(Description of the task): Beneath this line are the data; copy exactly the part of them that opens with the line containing "min in group" and closes with the line containing "met3 | 14.0 | 623 | 12", and only that part.

Records to process START

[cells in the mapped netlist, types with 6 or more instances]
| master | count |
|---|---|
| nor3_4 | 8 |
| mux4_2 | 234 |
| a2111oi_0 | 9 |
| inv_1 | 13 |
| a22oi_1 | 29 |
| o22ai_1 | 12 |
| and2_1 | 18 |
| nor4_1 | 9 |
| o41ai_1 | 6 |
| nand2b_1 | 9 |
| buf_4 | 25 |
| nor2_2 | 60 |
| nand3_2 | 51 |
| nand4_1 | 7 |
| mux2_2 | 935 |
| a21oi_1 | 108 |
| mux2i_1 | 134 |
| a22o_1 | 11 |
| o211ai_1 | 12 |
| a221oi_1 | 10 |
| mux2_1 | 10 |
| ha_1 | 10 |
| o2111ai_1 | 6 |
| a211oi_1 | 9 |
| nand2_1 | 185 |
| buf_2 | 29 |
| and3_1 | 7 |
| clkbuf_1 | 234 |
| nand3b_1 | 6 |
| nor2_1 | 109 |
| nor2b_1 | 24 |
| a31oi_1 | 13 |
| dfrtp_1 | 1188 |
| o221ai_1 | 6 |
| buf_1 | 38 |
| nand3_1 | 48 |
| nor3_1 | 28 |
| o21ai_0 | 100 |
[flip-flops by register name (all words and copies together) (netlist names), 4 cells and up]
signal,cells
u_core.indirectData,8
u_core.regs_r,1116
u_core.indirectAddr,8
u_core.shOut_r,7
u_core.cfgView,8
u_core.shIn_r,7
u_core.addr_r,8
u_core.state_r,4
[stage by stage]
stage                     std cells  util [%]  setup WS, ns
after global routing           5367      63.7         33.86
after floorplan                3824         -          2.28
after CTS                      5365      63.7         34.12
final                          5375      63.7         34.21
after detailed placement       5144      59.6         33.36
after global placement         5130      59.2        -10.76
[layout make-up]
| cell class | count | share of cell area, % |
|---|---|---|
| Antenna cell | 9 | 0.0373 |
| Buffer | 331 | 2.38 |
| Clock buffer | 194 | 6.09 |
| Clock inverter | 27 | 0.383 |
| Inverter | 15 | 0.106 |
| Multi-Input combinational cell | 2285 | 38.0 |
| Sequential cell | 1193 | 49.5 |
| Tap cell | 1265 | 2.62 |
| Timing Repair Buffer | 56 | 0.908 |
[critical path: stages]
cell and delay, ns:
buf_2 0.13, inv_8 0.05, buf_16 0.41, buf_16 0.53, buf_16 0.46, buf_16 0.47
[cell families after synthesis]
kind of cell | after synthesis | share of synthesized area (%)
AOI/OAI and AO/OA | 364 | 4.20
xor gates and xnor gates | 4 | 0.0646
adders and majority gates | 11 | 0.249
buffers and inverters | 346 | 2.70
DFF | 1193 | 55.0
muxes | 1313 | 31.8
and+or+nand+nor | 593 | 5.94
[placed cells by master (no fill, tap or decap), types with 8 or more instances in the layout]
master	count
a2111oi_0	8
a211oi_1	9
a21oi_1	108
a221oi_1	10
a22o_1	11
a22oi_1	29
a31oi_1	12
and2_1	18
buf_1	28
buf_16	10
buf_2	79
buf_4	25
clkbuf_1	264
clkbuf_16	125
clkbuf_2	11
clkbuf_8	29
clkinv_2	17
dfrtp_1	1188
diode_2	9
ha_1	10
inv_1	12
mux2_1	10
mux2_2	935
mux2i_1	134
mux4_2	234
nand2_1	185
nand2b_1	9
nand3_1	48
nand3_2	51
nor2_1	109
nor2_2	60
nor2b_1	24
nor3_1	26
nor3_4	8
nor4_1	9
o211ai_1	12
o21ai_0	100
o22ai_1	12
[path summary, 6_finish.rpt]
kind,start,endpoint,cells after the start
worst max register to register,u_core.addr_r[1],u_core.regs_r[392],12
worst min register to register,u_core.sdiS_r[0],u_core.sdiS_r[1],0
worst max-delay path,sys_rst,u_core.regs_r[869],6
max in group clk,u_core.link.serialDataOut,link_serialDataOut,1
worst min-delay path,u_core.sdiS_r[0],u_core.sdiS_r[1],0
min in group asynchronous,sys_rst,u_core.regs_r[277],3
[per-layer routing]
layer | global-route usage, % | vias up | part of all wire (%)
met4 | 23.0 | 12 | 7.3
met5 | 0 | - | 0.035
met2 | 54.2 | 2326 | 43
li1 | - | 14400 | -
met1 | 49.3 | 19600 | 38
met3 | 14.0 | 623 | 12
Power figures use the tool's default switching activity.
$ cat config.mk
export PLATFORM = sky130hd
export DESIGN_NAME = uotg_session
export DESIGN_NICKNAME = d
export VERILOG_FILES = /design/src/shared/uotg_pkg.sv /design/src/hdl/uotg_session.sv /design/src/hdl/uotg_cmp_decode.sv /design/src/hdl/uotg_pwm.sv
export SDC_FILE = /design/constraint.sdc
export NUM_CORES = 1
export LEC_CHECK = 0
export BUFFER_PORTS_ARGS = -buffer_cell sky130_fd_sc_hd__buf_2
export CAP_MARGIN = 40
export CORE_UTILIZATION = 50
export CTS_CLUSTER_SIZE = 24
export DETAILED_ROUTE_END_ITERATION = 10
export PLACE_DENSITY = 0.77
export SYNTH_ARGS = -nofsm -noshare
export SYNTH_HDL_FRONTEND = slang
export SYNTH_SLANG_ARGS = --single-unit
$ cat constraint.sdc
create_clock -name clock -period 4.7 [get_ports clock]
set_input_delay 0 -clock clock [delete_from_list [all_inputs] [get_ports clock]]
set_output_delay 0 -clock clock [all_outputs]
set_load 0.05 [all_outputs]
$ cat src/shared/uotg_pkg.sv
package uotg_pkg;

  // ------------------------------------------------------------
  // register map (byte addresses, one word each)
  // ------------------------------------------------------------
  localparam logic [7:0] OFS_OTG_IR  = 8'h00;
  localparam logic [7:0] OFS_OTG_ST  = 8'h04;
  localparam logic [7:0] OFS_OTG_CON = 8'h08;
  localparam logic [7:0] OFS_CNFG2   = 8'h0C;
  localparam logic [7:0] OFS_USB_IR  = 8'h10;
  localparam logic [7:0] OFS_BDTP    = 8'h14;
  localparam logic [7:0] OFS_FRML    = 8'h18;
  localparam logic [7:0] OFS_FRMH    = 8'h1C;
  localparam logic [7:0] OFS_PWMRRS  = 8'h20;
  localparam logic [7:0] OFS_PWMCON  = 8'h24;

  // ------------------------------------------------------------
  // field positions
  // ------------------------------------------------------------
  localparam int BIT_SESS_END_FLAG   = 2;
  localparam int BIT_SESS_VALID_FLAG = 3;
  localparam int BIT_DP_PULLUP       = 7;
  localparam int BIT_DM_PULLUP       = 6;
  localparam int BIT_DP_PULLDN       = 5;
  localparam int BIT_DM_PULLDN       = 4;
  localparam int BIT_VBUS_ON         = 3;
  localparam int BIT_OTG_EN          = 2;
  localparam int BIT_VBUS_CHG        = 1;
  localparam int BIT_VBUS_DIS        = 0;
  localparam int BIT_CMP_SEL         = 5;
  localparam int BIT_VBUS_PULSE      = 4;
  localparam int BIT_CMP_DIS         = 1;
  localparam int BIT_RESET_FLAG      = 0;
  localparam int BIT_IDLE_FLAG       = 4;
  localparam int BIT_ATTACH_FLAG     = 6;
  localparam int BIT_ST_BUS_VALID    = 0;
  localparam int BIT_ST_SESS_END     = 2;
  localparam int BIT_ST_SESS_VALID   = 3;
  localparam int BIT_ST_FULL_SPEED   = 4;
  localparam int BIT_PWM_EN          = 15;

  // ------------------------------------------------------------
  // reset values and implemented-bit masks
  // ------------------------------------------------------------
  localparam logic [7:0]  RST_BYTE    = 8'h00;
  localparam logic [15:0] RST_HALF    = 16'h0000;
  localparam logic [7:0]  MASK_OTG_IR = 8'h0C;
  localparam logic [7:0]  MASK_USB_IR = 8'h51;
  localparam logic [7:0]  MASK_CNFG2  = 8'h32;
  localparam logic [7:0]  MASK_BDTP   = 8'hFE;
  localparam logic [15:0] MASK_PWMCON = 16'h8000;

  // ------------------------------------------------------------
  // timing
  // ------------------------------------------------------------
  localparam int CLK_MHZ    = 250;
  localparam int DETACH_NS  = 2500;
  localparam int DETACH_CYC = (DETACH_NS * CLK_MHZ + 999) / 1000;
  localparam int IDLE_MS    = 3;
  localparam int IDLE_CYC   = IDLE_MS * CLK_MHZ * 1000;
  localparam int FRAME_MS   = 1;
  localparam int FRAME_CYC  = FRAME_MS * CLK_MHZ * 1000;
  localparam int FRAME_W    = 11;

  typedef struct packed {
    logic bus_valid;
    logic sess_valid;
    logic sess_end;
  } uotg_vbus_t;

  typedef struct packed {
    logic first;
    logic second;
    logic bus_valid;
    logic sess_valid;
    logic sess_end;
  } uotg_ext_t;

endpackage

Records to process END

(Output for this task):
min in group asynchronous,sys_rst,u_core.regs_r[277],3
[per-layer routing]
layer | global-route usage, % | vias up | part of all wire (%)
met4 | 23.0 | 12 | 7.3
met5 | 0 | - | 0.035
met2 | 54.2 | 2326 | 43
li1 | - | 14400 | -
met1 | 49.3 | 19600 | 38
met3 | 14.0 | 623 | 12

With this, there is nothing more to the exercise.